** LISTED ENTRIES **
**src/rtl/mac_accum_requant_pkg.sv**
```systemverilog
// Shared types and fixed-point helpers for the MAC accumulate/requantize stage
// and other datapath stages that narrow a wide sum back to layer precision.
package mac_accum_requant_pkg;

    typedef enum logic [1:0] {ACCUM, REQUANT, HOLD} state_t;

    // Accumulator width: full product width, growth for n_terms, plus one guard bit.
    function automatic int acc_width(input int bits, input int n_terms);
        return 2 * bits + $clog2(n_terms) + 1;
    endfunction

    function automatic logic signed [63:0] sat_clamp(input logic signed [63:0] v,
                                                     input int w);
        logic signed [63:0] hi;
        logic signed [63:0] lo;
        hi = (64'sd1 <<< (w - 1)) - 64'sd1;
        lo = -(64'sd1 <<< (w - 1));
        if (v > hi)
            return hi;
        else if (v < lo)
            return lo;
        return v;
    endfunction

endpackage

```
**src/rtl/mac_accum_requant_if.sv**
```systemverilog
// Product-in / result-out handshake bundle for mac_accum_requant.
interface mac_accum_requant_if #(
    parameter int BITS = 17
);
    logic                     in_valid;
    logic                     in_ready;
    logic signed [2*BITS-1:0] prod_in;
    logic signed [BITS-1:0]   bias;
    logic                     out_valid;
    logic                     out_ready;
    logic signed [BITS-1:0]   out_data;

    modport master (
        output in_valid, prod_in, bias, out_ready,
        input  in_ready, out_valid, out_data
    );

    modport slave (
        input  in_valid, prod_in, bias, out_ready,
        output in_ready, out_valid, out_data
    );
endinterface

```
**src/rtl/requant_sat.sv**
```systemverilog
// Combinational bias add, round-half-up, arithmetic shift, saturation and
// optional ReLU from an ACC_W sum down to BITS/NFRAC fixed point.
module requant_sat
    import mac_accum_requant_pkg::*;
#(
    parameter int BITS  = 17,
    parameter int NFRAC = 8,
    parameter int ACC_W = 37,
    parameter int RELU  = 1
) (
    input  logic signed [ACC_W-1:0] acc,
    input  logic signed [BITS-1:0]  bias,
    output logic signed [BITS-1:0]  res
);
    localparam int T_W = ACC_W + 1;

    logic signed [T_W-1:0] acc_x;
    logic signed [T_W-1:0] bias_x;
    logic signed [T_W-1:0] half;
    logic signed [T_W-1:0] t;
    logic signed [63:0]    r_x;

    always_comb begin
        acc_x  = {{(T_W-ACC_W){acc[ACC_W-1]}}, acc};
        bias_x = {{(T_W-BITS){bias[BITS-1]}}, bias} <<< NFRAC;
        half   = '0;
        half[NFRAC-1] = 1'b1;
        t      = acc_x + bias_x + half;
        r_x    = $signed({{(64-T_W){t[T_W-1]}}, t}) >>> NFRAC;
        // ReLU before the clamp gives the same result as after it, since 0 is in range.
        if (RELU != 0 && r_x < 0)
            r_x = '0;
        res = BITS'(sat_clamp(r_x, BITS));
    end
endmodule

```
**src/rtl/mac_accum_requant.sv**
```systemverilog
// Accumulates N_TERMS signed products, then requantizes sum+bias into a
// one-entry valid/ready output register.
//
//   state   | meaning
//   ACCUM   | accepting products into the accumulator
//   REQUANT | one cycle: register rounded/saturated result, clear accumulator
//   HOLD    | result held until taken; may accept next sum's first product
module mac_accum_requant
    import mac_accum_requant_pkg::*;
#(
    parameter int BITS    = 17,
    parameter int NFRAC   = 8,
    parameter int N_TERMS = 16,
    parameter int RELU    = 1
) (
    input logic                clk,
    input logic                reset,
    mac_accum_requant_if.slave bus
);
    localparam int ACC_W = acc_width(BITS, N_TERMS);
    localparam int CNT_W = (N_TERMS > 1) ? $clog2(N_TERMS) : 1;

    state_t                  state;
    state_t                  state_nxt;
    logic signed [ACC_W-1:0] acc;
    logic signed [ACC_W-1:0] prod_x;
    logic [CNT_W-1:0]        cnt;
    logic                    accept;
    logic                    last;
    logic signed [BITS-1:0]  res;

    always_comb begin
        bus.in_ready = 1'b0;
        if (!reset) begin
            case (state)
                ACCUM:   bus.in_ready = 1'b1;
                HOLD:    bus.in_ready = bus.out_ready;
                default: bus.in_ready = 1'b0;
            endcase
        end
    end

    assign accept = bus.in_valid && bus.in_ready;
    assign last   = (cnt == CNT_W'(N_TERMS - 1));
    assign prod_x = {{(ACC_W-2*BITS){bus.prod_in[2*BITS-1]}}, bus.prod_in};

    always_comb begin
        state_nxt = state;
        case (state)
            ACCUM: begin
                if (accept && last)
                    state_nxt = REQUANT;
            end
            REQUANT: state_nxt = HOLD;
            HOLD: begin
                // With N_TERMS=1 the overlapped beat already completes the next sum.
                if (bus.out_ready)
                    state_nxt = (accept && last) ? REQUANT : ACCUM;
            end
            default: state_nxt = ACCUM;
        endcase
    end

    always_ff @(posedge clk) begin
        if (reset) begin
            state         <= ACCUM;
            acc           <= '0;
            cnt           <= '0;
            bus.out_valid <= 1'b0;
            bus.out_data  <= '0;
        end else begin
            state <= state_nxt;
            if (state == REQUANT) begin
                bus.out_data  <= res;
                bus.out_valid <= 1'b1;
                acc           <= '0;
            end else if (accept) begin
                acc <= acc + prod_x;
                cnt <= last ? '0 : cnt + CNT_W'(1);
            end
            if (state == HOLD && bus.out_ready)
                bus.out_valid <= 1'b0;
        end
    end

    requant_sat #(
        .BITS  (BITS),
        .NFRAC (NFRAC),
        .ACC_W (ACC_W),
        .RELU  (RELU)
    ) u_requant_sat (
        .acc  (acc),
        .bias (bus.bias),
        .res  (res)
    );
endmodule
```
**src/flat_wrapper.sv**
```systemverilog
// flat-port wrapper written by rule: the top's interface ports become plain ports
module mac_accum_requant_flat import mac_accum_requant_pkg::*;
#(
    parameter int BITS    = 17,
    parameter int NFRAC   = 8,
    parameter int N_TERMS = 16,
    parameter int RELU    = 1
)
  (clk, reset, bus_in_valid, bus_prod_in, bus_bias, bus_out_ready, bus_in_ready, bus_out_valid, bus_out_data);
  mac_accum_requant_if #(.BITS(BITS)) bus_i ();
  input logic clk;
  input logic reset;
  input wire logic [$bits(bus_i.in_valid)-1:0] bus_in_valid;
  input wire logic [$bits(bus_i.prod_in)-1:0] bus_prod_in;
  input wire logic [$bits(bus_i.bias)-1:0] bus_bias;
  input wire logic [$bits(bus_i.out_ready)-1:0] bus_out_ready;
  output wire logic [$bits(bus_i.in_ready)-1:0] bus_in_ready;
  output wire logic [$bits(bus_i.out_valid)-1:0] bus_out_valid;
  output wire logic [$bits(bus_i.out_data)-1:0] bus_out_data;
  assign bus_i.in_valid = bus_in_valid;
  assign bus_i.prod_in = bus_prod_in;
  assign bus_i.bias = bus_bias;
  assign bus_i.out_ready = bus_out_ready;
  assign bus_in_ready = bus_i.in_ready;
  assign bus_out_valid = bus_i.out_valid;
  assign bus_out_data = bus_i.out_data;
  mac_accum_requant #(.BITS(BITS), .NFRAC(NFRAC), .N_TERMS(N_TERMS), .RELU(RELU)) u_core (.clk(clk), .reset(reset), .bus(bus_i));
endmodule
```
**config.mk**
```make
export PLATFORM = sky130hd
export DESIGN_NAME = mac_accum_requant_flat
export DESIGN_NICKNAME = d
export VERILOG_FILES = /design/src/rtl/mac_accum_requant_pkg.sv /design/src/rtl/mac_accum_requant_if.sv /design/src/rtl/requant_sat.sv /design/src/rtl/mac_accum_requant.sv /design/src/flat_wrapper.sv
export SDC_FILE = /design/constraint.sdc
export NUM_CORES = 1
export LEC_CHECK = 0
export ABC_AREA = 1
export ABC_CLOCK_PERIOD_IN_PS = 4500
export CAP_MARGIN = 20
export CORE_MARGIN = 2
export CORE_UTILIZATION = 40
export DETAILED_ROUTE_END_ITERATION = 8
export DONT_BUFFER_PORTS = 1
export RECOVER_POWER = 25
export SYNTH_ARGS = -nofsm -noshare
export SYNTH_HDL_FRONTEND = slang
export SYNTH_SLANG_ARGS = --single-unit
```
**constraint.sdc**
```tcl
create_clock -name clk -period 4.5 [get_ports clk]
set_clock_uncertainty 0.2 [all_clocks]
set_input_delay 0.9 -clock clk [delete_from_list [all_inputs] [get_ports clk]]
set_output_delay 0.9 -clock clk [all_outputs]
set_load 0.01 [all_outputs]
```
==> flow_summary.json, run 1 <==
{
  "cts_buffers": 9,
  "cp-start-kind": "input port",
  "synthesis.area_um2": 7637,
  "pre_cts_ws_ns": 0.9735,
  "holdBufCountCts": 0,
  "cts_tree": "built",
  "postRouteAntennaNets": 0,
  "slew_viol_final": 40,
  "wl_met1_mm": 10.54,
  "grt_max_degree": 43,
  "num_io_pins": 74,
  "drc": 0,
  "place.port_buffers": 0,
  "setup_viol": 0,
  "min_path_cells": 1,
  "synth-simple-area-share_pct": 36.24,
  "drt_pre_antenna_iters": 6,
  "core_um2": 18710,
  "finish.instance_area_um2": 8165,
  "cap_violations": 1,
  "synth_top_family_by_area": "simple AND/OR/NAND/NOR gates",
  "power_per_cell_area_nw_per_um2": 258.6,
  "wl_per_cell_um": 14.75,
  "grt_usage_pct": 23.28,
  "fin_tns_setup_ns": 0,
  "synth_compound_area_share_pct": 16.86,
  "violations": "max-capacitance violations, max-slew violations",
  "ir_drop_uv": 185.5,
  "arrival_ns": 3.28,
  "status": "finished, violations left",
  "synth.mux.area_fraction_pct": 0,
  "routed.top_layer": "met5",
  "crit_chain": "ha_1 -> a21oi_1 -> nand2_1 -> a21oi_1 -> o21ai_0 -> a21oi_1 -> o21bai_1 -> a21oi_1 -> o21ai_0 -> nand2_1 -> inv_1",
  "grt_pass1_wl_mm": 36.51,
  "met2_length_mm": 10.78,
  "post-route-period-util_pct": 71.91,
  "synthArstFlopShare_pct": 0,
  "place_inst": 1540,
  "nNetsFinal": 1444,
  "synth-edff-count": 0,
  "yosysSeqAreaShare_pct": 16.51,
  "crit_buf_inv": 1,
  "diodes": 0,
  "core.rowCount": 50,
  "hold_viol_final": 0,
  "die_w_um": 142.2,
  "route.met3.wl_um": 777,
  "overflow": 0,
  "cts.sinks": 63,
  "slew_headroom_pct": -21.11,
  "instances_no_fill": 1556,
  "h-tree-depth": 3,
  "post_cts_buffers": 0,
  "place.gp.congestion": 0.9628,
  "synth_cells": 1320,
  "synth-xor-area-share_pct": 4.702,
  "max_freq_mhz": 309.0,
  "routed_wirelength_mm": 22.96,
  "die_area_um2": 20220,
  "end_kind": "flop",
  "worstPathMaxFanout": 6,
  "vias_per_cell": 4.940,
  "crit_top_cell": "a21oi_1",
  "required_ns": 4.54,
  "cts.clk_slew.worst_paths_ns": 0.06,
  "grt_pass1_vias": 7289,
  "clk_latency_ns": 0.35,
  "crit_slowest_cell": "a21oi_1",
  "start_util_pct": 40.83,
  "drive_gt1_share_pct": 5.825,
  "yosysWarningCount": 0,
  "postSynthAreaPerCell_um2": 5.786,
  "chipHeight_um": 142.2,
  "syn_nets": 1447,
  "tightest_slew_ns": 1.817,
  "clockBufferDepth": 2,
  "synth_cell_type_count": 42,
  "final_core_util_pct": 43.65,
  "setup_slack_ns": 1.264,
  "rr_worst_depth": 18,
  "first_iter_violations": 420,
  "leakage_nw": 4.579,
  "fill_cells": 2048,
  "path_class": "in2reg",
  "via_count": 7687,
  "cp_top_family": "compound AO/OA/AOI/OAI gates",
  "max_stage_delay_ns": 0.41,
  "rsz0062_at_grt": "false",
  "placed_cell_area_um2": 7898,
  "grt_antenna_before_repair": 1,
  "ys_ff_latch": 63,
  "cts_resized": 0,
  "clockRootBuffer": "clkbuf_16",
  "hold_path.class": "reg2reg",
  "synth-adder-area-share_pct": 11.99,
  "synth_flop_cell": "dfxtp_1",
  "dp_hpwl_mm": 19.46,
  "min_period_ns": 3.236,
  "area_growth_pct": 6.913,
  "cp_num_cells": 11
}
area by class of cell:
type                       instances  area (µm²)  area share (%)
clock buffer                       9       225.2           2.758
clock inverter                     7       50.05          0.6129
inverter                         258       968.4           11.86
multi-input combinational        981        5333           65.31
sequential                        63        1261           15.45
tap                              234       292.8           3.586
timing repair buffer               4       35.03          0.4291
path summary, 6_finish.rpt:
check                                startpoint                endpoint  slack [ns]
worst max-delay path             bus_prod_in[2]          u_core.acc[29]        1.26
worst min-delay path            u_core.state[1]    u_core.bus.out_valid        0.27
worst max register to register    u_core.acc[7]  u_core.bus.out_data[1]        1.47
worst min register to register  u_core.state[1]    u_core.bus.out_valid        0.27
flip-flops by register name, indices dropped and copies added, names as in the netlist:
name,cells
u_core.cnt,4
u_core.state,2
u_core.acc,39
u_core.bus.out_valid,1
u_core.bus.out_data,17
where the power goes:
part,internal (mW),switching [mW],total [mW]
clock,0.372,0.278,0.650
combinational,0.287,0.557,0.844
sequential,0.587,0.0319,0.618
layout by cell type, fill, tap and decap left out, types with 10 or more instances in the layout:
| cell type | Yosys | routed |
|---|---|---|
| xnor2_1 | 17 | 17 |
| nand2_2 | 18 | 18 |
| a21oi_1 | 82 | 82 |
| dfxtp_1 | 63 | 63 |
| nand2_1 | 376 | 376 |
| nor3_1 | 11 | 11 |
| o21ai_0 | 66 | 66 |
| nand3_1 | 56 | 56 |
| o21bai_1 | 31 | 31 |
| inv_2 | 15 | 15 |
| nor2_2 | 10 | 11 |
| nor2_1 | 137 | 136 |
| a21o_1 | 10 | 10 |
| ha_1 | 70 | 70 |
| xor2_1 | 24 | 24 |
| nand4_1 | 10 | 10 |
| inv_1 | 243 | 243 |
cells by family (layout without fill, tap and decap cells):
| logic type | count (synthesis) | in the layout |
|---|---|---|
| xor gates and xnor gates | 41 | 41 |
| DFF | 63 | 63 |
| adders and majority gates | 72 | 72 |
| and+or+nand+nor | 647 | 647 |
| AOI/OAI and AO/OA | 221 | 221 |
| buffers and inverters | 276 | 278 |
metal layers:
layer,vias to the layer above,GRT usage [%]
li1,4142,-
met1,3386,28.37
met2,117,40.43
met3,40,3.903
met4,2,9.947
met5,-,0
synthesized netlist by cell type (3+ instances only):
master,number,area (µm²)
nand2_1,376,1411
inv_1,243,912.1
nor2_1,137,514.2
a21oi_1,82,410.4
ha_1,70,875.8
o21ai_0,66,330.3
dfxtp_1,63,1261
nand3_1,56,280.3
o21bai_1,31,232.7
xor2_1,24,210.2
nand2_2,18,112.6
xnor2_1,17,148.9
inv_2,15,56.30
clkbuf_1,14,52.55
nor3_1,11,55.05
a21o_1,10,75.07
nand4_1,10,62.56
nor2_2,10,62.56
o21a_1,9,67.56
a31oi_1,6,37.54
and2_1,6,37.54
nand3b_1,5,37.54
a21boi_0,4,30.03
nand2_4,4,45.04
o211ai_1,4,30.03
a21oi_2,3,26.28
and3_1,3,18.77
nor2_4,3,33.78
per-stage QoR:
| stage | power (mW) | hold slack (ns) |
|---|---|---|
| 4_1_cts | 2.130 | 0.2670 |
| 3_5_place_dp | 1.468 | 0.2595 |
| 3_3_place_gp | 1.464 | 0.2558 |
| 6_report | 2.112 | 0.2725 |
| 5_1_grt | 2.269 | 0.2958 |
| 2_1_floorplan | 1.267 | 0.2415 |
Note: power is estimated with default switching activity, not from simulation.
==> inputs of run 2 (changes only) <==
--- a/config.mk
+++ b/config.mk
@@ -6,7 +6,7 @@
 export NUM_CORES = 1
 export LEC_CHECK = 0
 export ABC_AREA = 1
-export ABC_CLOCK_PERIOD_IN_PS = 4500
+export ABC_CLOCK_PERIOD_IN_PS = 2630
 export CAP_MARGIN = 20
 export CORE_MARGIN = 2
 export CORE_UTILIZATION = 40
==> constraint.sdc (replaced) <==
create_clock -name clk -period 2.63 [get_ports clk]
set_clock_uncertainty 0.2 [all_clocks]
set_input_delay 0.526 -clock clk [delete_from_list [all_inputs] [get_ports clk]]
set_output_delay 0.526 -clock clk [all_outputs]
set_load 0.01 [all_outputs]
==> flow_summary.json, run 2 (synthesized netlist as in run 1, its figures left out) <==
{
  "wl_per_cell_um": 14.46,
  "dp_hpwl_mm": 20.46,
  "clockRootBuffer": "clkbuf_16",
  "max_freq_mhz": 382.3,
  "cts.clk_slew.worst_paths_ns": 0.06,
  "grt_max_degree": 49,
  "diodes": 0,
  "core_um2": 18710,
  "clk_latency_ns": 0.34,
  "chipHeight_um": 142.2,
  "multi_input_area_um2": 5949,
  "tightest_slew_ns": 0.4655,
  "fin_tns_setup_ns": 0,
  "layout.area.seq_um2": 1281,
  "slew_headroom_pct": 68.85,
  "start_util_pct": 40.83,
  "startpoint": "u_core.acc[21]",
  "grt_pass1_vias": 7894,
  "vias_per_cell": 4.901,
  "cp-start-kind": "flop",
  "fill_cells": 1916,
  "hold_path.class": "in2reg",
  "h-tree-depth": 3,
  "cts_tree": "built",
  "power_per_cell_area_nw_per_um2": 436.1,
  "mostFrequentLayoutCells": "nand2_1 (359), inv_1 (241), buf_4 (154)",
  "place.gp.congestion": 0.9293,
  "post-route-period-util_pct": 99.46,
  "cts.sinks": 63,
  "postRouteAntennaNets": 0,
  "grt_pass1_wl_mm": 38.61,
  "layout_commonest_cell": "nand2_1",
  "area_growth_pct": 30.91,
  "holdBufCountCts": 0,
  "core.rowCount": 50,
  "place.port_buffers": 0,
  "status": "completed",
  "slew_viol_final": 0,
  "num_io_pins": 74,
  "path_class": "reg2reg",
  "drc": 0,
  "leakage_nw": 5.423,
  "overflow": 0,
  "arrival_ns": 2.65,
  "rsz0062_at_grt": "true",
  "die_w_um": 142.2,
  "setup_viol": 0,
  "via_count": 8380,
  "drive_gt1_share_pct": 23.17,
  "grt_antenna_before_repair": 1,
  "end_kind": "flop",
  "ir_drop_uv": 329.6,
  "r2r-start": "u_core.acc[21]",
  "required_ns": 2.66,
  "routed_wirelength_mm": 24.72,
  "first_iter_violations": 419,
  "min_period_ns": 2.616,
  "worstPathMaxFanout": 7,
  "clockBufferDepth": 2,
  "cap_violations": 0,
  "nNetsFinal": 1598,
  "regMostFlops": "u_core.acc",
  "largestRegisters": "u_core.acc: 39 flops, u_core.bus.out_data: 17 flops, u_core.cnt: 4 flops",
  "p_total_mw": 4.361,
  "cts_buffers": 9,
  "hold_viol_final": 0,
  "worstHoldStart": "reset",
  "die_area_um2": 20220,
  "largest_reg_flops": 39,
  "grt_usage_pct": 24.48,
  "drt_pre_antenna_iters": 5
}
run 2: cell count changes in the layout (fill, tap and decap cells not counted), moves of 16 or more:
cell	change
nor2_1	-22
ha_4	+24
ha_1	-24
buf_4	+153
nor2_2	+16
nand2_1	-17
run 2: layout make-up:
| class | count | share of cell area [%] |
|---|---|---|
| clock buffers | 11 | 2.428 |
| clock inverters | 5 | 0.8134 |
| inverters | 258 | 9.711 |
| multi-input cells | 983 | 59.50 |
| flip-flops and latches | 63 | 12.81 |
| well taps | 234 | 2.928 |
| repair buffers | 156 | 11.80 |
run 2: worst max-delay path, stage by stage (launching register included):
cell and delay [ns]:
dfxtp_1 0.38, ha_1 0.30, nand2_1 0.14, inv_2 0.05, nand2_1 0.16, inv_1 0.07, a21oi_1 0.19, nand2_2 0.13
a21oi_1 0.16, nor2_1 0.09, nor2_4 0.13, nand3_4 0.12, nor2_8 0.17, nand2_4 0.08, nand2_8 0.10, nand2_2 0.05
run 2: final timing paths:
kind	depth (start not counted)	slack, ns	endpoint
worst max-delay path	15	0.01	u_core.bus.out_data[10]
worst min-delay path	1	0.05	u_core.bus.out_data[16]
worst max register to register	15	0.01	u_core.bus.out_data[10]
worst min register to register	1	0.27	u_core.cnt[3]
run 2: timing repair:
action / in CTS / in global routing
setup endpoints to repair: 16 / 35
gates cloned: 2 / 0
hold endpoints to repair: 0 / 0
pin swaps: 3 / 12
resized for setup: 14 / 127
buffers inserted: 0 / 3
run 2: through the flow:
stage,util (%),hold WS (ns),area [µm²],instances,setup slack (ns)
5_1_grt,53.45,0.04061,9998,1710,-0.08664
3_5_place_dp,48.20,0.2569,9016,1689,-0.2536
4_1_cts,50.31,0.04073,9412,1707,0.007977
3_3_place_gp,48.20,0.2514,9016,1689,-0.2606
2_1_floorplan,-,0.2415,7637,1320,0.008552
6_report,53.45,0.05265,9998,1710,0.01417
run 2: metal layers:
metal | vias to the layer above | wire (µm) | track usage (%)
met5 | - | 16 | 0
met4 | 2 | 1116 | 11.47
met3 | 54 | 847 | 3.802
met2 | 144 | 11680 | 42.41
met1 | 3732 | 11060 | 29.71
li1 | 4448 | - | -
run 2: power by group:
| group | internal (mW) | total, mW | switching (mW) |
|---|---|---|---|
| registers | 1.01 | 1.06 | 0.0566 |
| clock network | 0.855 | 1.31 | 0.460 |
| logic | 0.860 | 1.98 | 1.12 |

** EXERCISE **
Go through the material and report each line that holds the string "default".

** ANSWER TO THIS PROBLEM **
                default: bus.in_ready = 1'b0;
            default: state_nxt = ACCUM;
Note: power is estimated with default switching activity, not from simulation.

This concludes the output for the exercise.